Memphis Grizzlies v Portland Trail Blazers - Game One Photo by Joe Murphy/NBAE via Getty Images

The dust has settled from the Trial Blazers’ exit from postseason competition. Free agency, roster construction and the NBA Draft have crept into everyday conversation in Rip City. Before we turn the page on the longest season in the Blazers’ 50-year history, let’s take another look at the players that populated the roster during that journey.

Our previous installment of this series looked at three players that spent the majority of the year in the G League. Today’s post focuses on two players that undertook a role off the end of coach Terry Stotts’ bench.

Mario Hezonja

Games: 53 (4 starts) | PTS: 4.8 | REB: 3.5 | FG%: 42.2

Of all the new additions made over the summer, Hezonja’s contributions were the most impactful to the Blazers’ bench unit. Pause. Read that first sentence again. Portland’s roster reformation over the summer did not bear sweet-tasting fruit, but Hezonja’s place in the rotation remained relatively consistent when compared to his reserve peers.

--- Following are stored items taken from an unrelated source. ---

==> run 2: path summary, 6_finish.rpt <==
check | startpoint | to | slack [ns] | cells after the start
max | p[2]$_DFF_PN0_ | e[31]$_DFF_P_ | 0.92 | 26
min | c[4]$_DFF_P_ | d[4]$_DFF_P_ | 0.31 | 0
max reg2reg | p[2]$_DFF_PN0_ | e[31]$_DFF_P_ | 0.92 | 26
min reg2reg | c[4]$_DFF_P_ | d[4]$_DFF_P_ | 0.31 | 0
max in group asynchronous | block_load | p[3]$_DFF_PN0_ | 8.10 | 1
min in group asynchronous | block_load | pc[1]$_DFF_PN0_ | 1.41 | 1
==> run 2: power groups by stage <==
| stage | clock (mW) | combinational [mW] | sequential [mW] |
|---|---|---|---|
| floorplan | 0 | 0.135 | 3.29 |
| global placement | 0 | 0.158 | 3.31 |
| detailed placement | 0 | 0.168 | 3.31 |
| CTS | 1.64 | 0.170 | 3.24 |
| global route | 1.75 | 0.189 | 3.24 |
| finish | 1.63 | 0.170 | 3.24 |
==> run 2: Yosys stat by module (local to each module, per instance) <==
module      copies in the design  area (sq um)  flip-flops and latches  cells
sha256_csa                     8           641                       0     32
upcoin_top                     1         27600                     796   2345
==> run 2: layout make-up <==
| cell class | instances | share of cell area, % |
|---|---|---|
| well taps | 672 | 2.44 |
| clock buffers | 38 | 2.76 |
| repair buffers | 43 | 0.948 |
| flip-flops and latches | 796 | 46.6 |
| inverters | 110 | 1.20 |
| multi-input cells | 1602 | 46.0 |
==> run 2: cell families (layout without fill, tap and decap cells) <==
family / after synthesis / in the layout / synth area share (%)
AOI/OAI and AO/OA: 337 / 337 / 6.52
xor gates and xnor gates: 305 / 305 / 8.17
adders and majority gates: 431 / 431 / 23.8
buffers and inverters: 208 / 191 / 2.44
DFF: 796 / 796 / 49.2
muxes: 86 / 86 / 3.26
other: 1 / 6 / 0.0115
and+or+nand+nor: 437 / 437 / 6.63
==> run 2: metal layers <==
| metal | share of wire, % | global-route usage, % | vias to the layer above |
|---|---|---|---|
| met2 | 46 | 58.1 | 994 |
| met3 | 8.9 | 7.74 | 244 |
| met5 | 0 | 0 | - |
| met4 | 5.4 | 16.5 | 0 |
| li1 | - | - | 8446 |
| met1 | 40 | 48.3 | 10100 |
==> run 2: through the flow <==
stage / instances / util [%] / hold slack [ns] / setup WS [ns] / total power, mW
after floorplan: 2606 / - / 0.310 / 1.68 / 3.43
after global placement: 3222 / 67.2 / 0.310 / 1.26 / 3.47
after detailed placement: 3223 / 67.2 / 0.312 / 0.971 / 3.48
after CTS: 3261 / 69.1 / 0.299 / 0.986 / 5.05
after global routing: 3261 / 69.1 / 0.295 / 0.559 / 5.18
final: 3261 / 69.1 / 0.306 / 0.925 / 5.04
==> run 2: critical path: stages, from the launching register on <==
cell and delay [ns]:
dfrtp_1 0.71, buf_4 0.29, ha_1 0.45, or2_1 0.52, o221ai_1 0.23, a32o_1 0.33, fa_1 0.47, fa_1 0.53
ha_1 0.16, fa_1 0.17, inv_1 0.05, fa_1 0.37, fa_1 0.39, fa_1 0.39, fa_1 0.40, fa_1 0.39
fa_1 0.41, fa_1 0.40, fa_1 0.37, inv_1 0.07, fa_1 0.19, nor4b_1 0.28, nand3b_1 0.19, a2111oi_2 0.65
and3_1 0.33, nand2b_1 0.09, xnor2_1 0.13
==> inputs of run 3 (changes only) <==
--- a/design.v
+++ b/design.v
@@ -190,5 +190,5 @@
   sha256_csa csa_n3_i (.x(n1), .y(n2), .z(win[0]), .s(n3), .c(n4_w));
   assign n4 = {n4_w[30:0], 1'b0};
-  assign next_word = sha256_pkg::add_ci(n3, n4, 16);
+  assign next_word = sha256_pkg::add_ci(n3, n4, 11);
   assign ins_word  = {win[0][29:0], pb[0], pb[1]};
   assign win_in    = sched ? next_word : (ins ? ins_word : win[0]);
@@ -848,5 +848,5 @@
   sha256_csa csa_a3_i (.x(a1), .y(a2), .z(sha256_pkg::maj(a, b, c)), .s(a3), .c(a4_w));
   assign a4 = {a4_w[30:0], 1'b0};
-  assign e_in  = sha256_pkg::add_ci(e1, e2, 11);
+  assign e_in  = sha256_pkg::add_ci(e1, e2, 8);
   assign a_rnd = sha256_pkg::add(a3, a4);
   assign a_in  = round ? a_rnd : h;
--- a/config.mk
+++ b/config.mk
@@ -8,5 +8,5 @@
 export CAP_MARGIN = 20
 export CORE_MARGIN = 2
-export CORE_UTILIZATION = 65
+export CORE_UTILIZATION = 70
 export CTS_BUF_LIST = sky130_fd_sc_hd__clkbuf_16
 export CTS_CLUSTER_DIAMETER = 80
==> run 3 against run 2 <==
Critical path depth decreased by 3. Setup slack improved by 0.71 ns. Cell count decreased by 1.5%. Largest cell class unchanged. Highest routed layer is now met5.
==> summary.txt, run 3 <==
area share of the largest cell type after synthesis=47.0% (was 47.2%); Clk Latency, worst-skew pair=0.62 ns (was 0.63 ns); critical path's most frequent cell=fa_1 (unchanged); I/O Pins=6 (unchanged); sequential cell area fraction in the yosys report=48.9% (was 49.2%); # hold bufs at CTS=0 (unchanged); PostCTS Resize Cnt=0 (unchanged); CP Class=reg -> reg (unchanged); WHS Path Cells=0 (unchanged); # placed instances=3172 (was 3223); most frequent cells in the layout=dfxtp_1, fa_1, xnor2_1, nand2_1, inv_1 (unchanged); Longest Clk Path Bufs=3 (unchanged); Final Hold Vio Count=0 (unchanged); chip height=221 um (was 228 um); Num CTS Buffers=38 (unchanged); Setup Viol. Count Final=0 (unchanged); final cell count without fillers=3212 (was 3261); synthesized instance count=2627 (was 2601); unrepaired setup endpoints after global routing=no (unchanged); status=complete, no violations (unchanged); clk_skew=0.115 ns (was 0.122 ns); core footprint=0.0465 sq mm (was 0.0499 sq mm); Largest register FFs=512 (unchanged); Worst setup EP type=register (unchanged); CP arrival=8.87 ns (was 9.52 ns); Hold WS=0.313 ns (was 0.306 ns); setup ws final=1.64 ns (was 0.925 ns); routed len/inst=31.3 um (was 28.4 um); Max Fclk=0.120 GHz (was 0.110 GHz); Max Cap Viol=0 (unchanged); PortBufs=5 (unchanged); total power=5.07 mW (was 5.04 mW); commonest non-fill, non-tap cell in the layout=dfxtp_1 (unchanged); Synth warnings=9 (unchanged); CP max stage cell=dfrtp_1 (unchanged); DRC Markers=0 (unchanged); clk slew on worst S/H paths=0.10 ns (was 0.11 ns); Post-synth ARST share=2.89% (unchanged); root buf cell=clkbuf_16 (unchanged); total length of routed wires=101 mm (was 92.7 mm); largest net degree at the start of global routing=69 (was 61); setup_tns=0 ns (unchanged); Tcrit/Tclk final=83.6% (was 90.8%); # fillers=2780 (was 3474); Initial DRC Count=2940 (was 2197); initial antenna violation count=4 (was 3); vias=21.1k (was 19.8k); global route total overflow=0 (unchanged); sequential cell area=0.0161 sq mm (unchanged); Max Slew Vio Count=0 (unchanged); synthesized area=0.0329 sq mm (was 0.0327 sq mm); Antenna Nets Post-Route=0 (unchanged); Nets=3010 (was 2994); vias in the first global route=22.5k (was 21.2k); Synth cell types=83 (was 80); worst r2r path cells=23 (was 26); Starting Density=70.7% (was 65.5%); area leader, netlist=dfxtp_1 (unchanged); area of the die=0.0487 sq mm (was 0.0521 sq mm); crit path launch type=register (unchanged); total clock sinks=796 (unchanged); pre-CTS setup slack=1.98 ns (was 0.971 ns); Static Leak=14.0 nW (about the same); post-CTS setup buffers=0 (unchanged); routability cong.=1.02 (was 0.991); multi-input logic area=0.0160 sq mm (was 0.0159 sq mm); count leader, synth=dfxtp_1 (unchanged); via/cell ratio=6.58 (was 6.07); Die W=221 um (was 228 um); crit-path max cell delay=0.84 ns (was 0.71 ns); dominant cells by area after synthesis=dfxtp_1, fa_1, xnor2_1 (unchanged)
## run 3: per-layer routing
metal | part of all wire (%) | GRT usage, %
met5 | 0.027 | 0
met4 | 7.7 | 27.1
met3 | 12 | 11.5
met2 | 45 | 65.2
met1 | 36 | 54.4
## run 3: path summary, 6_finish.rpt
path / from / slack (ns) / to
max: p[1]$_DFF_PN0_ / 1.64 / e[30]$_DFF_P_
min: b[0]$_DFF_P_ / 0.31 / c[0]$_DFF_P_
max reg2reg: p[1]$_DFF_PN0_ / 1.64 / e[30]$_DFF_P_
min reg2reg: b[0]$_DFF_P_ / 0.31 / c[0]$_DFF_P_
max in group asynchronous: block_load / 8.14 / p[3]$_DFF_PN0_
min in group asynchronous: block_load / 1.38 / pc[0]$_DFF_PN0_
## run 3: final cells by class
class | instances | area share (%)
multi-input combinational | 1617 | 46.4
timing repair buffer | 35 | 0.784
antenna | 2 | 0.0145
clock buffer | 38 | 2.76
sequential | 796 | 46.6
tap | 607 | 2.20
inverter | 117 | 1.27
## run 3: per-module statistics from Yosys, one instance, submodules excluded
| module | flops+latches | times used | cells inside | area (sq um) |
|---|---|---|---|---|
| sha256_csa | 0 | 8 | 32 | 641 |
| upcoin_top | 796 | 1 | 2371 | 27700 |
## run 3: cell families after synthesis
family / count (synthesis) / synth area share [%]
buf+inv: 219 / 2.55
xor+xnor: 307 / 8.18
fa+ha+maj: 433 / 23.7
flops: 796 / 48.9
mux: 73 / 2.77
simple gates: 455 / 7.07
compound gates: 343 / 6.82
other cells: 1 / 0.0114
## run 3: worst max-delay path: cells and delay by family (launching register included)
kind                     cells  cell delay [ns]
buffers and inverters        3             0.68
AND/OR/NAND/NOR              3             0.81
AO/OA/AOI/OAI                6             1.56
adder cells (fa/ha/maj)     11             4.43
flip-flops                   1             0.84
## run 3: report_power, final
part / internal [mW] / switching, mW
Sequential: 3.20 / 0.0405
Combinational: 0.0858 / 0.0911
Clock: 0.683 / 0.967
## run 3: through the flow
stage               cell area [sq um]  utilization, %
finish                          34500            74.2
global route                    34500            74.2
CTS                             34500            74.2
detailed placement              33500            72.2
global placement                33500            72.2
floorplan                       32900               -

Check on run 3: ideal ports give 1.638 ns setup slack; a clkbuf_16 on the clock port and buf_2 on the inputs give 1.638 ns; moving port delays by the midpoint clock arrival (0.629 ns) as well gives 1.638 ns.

Regardless of how chaotic Hezonja’s minutes felt, he did blend a point-hungry guard’s mentality with a forward’s body. The 25-year-old wing, yes he is only 25 after five complete seasons in the NBA, was always good for a momentum-altering shift. To be clear, that momentum cut both ways. On the break, Hezonja used his ball handling skills and athleticism to create high-percentage looks. When facing a situation that involved a series of decisions, Hezonja too often missed open teammates and coughed up turnovers.

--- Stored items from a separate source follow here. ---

This design comes from an exercise in tuning for small area, a short achievable clock period and few clock cycles per item on the open sky130 flow, not from production work. Where RTL was checked, it was by simulation tests only, not by an equivalence proof against the original. Power is estimated from default activity; no workload was simulated.

Setup of lane 1:
## rolling_hash_substring_counter_top
module rolling_hash_substring_counter_top (
  input  logic        clk,
  input  logic        rst_n,
  input  logic        in_valid,
  output logic        in_ready,
  input  logic [1:0]  in_op,
  input  logic [7:0]  in_char,
  output logic        out_valid,
  input  logic        out_ready,
  output logic        out_match,
  output logic [15:0] out_start,
  output logic [15:0] out_count
);
Size: roughly 3300 cells after synthesis, ~910 flip-flops, roughly 49 I/O pins, roughly 46000 µm² of cells after synthesis.
==> module rhsc_queue, before the edit <==
module rhsc_queue (
  input  logic        clk,
  input  logic        rst_n,
  input  logic        r_push,
  input  logic        r_match,
  input  logic        r_restart,
  input  logic [6:0]  r_klen,
  output logic        res_pop,
  output logic        out_valid,
  input  logic        out_ready,
  output logic        out_match,
  output logic [15:0] out_start,
  output logic [15:0] out_count
);
  localparam int D  = rhsc_pkg::RQ_DEPTH;
  localparam int AW = $clog2(D);
  logic [8:0]    q_mem [D];
  logic [AW-1:0] wp_r, rp_r;
  logic [D-1:0]  cnt_r;        
  logic          q_nonempty;
  logic          load;
  logic [8:0]    e;
  logic          ov_r;
  logic          om_r;
  logic [15:0]   os_r;
  logic [15:0]   cnt_out_r;    
  logic [6:0]    nl_r;         
  logic          lz_r;         
  logic       byp;             
  logic       avail;
  logic       q_pop, q_push;
  assign q_nonempty = cnt_r[0];
  assign byp        = !q_nonempty;
  assign avail      = q_nonempty || r_push;
  assign res_pop    = ov_r && out_ready;
  assign load       = avail && (!ov_r || out_ready);
  assign q_pop      = load && q_nonempty;
  assign q_push     = r_push && !(load && byp);
  assign e          = byp ? {r_match, r_restart, r_klen} : q_mem[rp_r];
  function automatic logic [AW-1:0] inc(input logic [AW-1:0] p);
    inc = (p == AW'(D - 1)) ? '0 : p + 1'b1;
  endfunction
  always_ff @(posedge clk) begin
    if (!rst_n) begin
      wp_r  <= '0;
      rp_r  <= '0;
      cnt_r <= '0;
    end else begin
      if (q_push) wp_r <= inc(wp_r);
      if (q_pop)  rp_r <= inc(rp_r);
      if (q_push && !q_pop) begin
        cnt_r <= {cnt_r[D-2:0], 1'b1};
      end else if (!q_push && q_pop) begin
        cnt_r <= {1'b0, cnt_r[D-1:1]};
      end
    end
  end
  always_ff @(posedge clk) begin
    if (q_push) q_mem[wp_r] <= {r_match, r_restart, r_klen};
  end
  logic [15:0] b_r;
  logic        e_match, e_rs;
  logic [6:0]  e_klen;
  logic [15:0] st_rs, n_inc, b_inc;
  logic        n_sat, pn_sat;
  assign e_match = e[8];
  assign e_rs    = e[7];
  assign e_klen  = e[6:0];
  assign st_rs   = 16'd1 - 16'(e_klen);        
  assign n_sat   = (cnt_out_r == 16'hFFFF);
  assign pn_sat  = lz_r ? (b_r == 16'd0) : (b_r[15:7] == 9'h1FF && b_r[6:0] == nl_r);
  assign n_inc   = n_sat  ? cnt_out_r : cnt_out_r + 1'b1;
  assign b_inc   = pn_sat ? b_r : b_r + 1'b1;
  always_ff @(posedge clk) begin
    if (!rst_n) begin
      ov_r <= 1'b0;
    end else if (load) begin
      ov_r <= 1'b1;
    end else if (res_pop) begin
      ov_r <= 1'b0;
    end
  end
  always_ff @(posedge clk) begin
    if (load) begin
      if (e_rs) begin
        cnt_out_r <= {15'd0, e_match};
        nl_r      <= 7'd0 - e_klen;
        lz_r      <= (e_klen == 7'd0);
      end else begin
        cnt_out_r <= e_match ? n_inc : cnt_out_r;
      end
    end
  end
  always_ff @(posedge clk) begin
    if (load) begin
      om_r <= e_match;
      os_r <= !e_match ? 16'd0 : (e_rs ? st_rs : b_r);
      b_r  <= e_rs ? st_rs + 16'd1 : b_inc;
    end
  end
  assign out_valid = ov_r;
  assign out_match = om_r;
  assign out_start = os_r;
  assign out_count = cnt_out_r;
endmodule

In the postseason, Hezonja secured a re-occurring role inside Stotts’ shortened rotation. He reached double-digit minutes totals in all but one game against the Lakers and managed to notch 11 points Game 4. Due to the structure of his contract (player option for the 2020-21 season), Hezonja is a favorite to return to Portland for a second season. The former Magic lottery pick is still young and there is hope that another full camp in a stable situation could unlock a bit of his previous potential. Despite his struggles, coach Stotts was not afraid to call his number deep into the season. If the Blazers whiff on their offseason targets, Hezonja could find himself tasked with a similar role in year two of his deal.

Caleb Swanigan

Games: 20 (1 start) | PTS: 3.0 | REB: 4.7 | FG%: 60.5

Swanigan, a former first-round pick of the Blazers, made his return to Portland from Sacramento just before the trade deadline. The former Purdue star was immediately handed a modest reserve role in the Blazers’ depleted frontcourt. Due to his familiarity with the system, it was an uninspiring, yet effective marriage.

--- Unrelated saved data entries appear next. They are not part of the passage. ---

From an optimization exercise on the open Yosys and OpenROAD flow, aimed at small area and a short achievable clock period; shortcuts taken in it are not production practice. Only simulation tests tie the RTL to the original design; equivalence was not proved.

job 294:
Design fp_mul_top, start of the top module:
module fp_mul_top
(
  input  logic        clk,
  input  logic        reset,
  input  logic [2:0]  r_mode,  
  input  logic [31:0] fp_x,
  input  logic [31:0] fp_y,
  output logic [31:0] fp_z,
  output logic        ovrf,
  output logic        udrf
);
Settings: LEC_CHECK=0, ABC_AREA=1, CAP_MARGIN=20, CORE_MARGIN=2, CORE_UTILIZATION=40, SETUP_SLACK_MARGIN=5, SLEW_MARGIN=20; clock period 14.5 ns.
standard.sh (not shown) runs the stock make flow with config.mk's settings and CLKGATE_MAP_FILE= SYNTH_SCRIPT=/design/flow/synth_recipe.tcl, a recipe that flattens the netlist after the stock synthesis.
==> flow/flow/run.sh <==
#!/bin/bash
# Layout flow: the standard flow (standard.sh) with these changes:
#  - synthesis maps the design's fa_cell/ha_cell modules straight to the
#    library's full/half adder cells before flattening (ORFS's synth.tcl with
#    one techmap added after its hierarchy check), and skips Yosys's
#    extract_fa, so the rest of the adders are left to abc;
#  - abc maps with flow/abc.script, when the version has one;
#  - the port buffers are buf_2 cells instead of the default delay buffers;
#  - make variables from flow/extra_vars.txt, when the version has one.
set -euo pipefail
here=$(pwd)

sed -e 's#^hierarchy -check -top \$::env(DESIGN_NAME)$#&\ntechmap -map '"$here"'/flow/adder_cells.v#' \
    -e 's#^  extract_fa {\*}\[dont_use_extract_fa_args\]$#  \# extract_fa skipped#' \
  "$FLOW_HOME/scripts/synth.tcl" > "$here/synth_adders.tcl"
grep -q adder_cells.v "$here/synth_adders.tcl"
grep -q "extract_fa skipped" "$here/synth_adders.tcl"
if [[ -f "$here/flow/abc.script" ]]; then
  sed -i 's#^  log_cmd abc {\*}\$abc_args$#  log_cmd abc {*}[lreplace $abc_args 1 1 '"$here"'/flow/abc.script]#' "$here/synth_adders.tcl"
  grep -q "flow/abc.script" "$here/synth_adders.tcl"
fi
sed 's#source \$::env(SCRIPTS_DIR)/synth.tcl#source '"$here"'/synth_adders.tcl#' \
  "$here/synth_recipe.tcl" > "$here/synth_recipe_adders.tcl"
grep -q synth_adders.tcl "$here/synth_recipe_adders.tcl"
# extra make variables, from flow/extra_vars.txt if present (one NAME=value per line)
extra=""
if [[ -f "$here/flow/extra_vars.txt" ]]; then
  extra=$(grep -E '^[A-Z_]+=[^ ]+$' "$here/flow/extra_vars.txt" | tr '\n' ' ')
fi
sed -e 's#SYNTH_SCRIPT=[^ ]*#SYNTH_SCRIPT='"$here"'/synth_recipe_adders.tcl#' \
    -e 's#"\${@:-finish}"#'"$extra"'"${@:-finish}"#' \
  "$here/standard.sh" > "$here/standard_adders.sh"
grep -q synth_recipe_adders.tcl "$here/standard_adders.sh"

port_buffer=sky130_fd_sc_hd__buf_2
export BUFFER_PORTS_ARGS="-buffer_cell $port_buffer"
bash "$here/standard_adders.sh" > "$here/flow.log" 2>&1
==> flow/flow/abc.script <==
strash
dc2
dch
map -B 0.9
topo
stime -c
upsize -c
dnsize -c
==> flow/flow/adder_cells.v <==
// maps the design's fa_cell and ha_cell modules to the library adder cells
module fa_cell (input a, input b, input ci, output s, output co);
  sky130_fd_sc_hd__fa_1 _TECHMAP_REPLACE_ (.A(a), .B(b), .CIN(ci), .SUM(s), .COUT(co));
endmodule

module ha_cell (input a, input b, output s, output co);
  sky130_fd_sc_hd__ha_1 _TECHMAP_REPLACE_ (.A(a), .B(b), .SUM(s), .COUT(co));
endmodule
Job 294 was carried through to the last stage, and its layout satisfied the timing, DRC and antenna checks.
Edits applied to the flow inputs when going from job 294 to job 4966:
==> flow/flow/abc.script <==
strash
dc2
dch
map -B 0.9
topo
stime -c
buffer -c
upsize -c
dnsize -c
[summary]
- Every run (job 4966 and job 294) finished clean.
- Comparing job 4966 and job 294, the higher synthesized cell count was measured on job 4966.
- Fraction of met1 tracks used by global routing is lower on job 4966
Here is what was changed in the inputs of job 2159 compared with job 4966.
- swapping 40 for 55 in CORE_UTILIZATION
diff --git a/flow/flow/run.sh b/flow/flow/run.sh
--- a/flow/flow/run.sh
+++ b/flow/flow/run.sh
@@ -35 +35 @@
-port_buffer=sky130_fd_sc_hd__buf_2
+port_buffer=sky130_fd_sc_hd__buf_1
==> flow/flow/abc.script <==
strash
balance
rewrite
refactor
balance
rewrite
rewrite -z
balance
refactor -z
rewrite -z
balance
dch
map -B 0.9
topo
stime -c
buffer -c
upsize -c
dnsize -c
==> comparison <==
From job 4966 to job 2159 the numbers moved as follows: core footprint lost about 30%, mean routed wirelength per cell lower, count of inverters other than clock inverters in the layout rose 8, clock tree buffer count of the final layout shrank by 1.
What job 965 does differently from job 2159 at the input level:
- a change of CORE_UTILIZATION from 55 to 40
diff --git a/flow/flow/run.sh b/flow/flow/run.sh
--- a/flow/flow/run.sh
+++ b/flow/flow/run.sh
@@ -35 +35 @@
-port_buffer=sky130_fd_sc_hd__buf_1
+port_buffer=sky130_fd_sc_hd__buf_2
## What came out
Sum of buffers and inverters on the critical path: job 2159 and job 965 compared, lower one is job 2159
Compared with job 2159, in job 965 post-route non-filler standard cell count grew by 5.0%.
Summary of the comparison: number of global-route vias before repair is higher in job 965, relative to job 2159.
Taking job 2159 as the reference, in job 965 maximum frequency grew by 0.48%, number of hold buffers added after CTS held steady, global-route usage shrank by 7.1 points.
Job 965 against job 2159: global placement routability congestion went down 2.5%, area growth from synthesis to final layout went up, inserted tap cell count shows an increase of 141.
The inputs of job 5125 differ from those of job 965 as listed below.
- a change of CORE_UTILIZATION from 40 to 50
--- outcome ---
Re final worst slack: job 5125 is 0.080 ns up on job 965. [job 5125] ratio of final minimum period to clock period fell 0.55 points relative to job 965. Diff job 965 and job 5125: data arrival time of the critical path lower in job 5125.

Starting RTL as in the previous note.
Settings: LEC_CHECK=0, ABC_AREA=1, CAP_MARGIN=20, CORE_MARGIN=2, CORE_UTILIZATION=55, SETUP_SLACK_MARGIN=5, SLEW_MARGIN=20; clock period 14.5 ns.
==> flow/flow/run.sh <==
#!/bin/bash
# Layout flow: the standard flow (standard.sh) with these changes:
#  - synthesis maps the design's fa_cell/ha_cell modules straight to the
#    library's full/half adder cells before flattening (ORFS's synth.tcl with
#    one techmap added after its hierarchy check), and skips Yosys's
#    extract_fa, so the rest of the adders are left to abc;
#  - abc maps with flow/abc.script, when the version has one;
#  - the port buffers are buf_2 cells instead of the default delay buffers;
#  - make variables from flow/extra_vars.txt, when the version has one.
set -euo pipefail
here=$(pwd)

sed -e 's#^hierarchy -check -top \$::env(DESIGN_NAME)$#&\ntechmap -map '"$here"'/flow/adder_cells.v#' \
    -e 's#^  extract_fa {\*}\[dont_use_extract_fa_args\]$#  \# extract_fa skipped#' \
  "$FLOW_HOME/scripts/synth.tcl" > "$here/synth_adders.tcl"
grep -q adder_cells.v "$here/synth_adders.tcl"
grep -q "extract_fa skipped" "$here/synth_adders.tcl"
if [[ -f "$here/flow/abc.script" ]]; then
  sed -i 's#^  log_cmd abc {\*}\$abc_args$#  log_cmd abc {*}[lreplace $abc_args 1 1 '"$here"'/flow/abc.script]#' "$here/synth_adders.tcl"
  grep -q "flow/abc.script" "$here/synth_adders.tcl"
fi
sed 's#source \$::env(SCRIPTS_DIR)/synth.tcl#source '"$here"'/synth_adders.tcl#' \
  "$here/synth_recipe.tcl" > "$here/synth_recipe_adders.tcl"
grep -q synth_adders.tcl "$here/synth_recipe_adders.tcl"
# extra make variables, from flow/extra_vars.txt if present (one NAME=value per line)
extra=""
if [[ -f "$here/flow/extra_vars.txt" ]]; then
  extra=$(grep -E '^[A-Z_]+=[^ ]+$' "$here/flow/extra_vars.txt" | tr '\n' ' ')
fi
sed -e 's#SYNTH_SCRIPT=[^ ]*#SYNTH_SCRIPT='"$here"'/synth_recipe_adders.tcl#' \
    -e 's#"\${@:-finish}"#'"$extra"'"${@:-finish}"#' \
  "$here/standard.sh" > "$here/standard_adders.sh"
grep -q synth_recipe_adders.tcl "$here/standard_adders.sh"

port_buffer=sky130_fd_sc_hd__buf_2
export BUFFER_PORTS_ARGS="-buffer_cell $port_buffer"
bash "$here/standard_adders.sh" > "$here/flow.log" 2>&1
==> flow/flow/abc.script <==
strash
balance
rewrite
refactor
balance
rewrite
rewrite -z
balance
refactor -z
rewrite -z
balance
dch
map
topo
stime -c
buffer -c
upsize -c
dnsize -c
Scripts as last shown in full above: flow/flow/adder_cells.v
The baseline completed with no timing, DRC or antenna violations.
==> next run, changes <==
--- a/flow/flow/abc.script
+++ b/flow/flow/abc.script
@@ -11,5 +11,5 @@
 balance
 dch
-map
+map -B 0.9
 topo
 stime -c
- PLACE_DENSITY: default -> 0.7
The new run finished with timing, DRC and antenna clean; sequential share of layout area barely changes; global-route usage increases by 0.21 points; non-clock buffer count increases by 3; wire length increases by a few percent.
==> next run, changes <==
- CORE_UTILIZATION: 55 -> 40
- PLACE_DENSITY: 0.7 -> default
removed: flow/flow/abc.script
=>
- routed wire length rises by 5.0%
- setup slack hardly moves
- final area went up by 3.4%
==> next run, changes <==
==> flow/flow/abc.script (new file) <==
strash
balance
rewrite
refactor
balance
rewrite
rewrite -z
balance
refactor -z
rewrite -z
balance
dch
map -B 0.9
topo
stime -c
buffer -c
upsize -c
dnsize -c
- CORE_UTILIZATION: 40 -> 60
The changed run finished with timing, DRC and antenna clean.
Hold slack gets worse by 0.035 ns.
Area after synthesis fell by 2.2%.
Wire length is lower by 6.7%.
Synthesized cell count came out higher by 1.9%.
Final cell count fell by 6.5%.
Non-clock buffer count is lower by 3.
==> next run, changes <==
- CORE_UTILIZATION: 60 -> 55
Result: The changed run completed without violations; synthesized area is unchanged; die area rises by 8.9%; first-iteration DRC count falls by 30%; core utilization shrinks by 5.7 points; clock-buffer cell count came out higher by 1.

-- port drivers added, routing unchanged --
In the flow no input, the clock included, has a driving cell. The finished layouts below were timed again as built, in two steps. Step 1 sets driving cells, clkbuf_16 on the clock port and buf_2 on the other inputs (assumed; they add their load-dependent delay and slew). Step 2 moves the port delays by t, midway between the first and last clock arrival at a register: inputs arrive t later, outputs are due t later. That takes back most of the time a late clock gives input paths. Three values: ideal ports, drivers, drivers and shift; two values: the first two.
| run | t, ns | setup slack, ns | worst setup path after step 2 | worst data-port slew with drivers (ns) |
|---|---|---|---|---|
| job 294 | 0.309 | 5.049 / 5.047 / 4.737 | input to register | 0.08 |
| job 4966 | 0.301 | 5.191 / 5.196 / 4.895 | input to register | 0.08 |
| job 2159 | 0.314 | 5.278 / 5.289 / 4.975 | input to register | 0.04 |
| job 965 | 0.325 | 5.321 / 5.306 / 4.981 | input to register | 0.07 |
| job 5125 | 0.301 | 5.402 / 5.409 / 5.108 | input to register | 0.07 |
| the first run of note 2 | 0.321 | 5.327 / 5.345 / 5.024 | input to register | 0.04 |
| the second run of note 2 | 0.324 | 5.292 / 5.310 / 4.986 | input to register | 0.06 |
| the third run of note 2 | 0.321 | 5.290 / 5.288 / 4.967 | input to register | 0.07 |
| the fourth run of note 2 | 0.324 | 5.280 / 5.294 / 4.970 | input to register | 0.06 |
| the fifth run of note 2 | 0.302 | 5.401 / 5.406 / 5.104 | input to register | 0.07 |
After both steps setup and hold are still met in every run listed. For job 965, which loses most, drivers alone change the setup slack by -0.015 ns; drivers and shift together by -0.340 ns.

No longer forced to live up to the first-round hype that followed him during his first stint with the Blazers, Swanigan settled into a traditional third-big workload. The flaws in Swanigan’s game are well-documented, but that shouldn’t detract from his sturdy work as a rebounder. At the end of the day, the big fella has a nose for the ball. His per 36 rebounding average clocked in at 12.6 during his 20-game run with the Blazers—a figure that exceeded his output from his rookie season (his only full year in Portland).

Swanigan did not rejoin the Blazers for the NBA restart in Orlando. His contract expires this offseason. At this point, barring a change, it appears that Swanigan is set to join a long list of rebound-first big men on the open market. If the Blazers pass on pursing the player that they selected with the No. 26 pick in the 2017 NBA Draft, Swanigan will exit the organization with 599 minutes under his belt.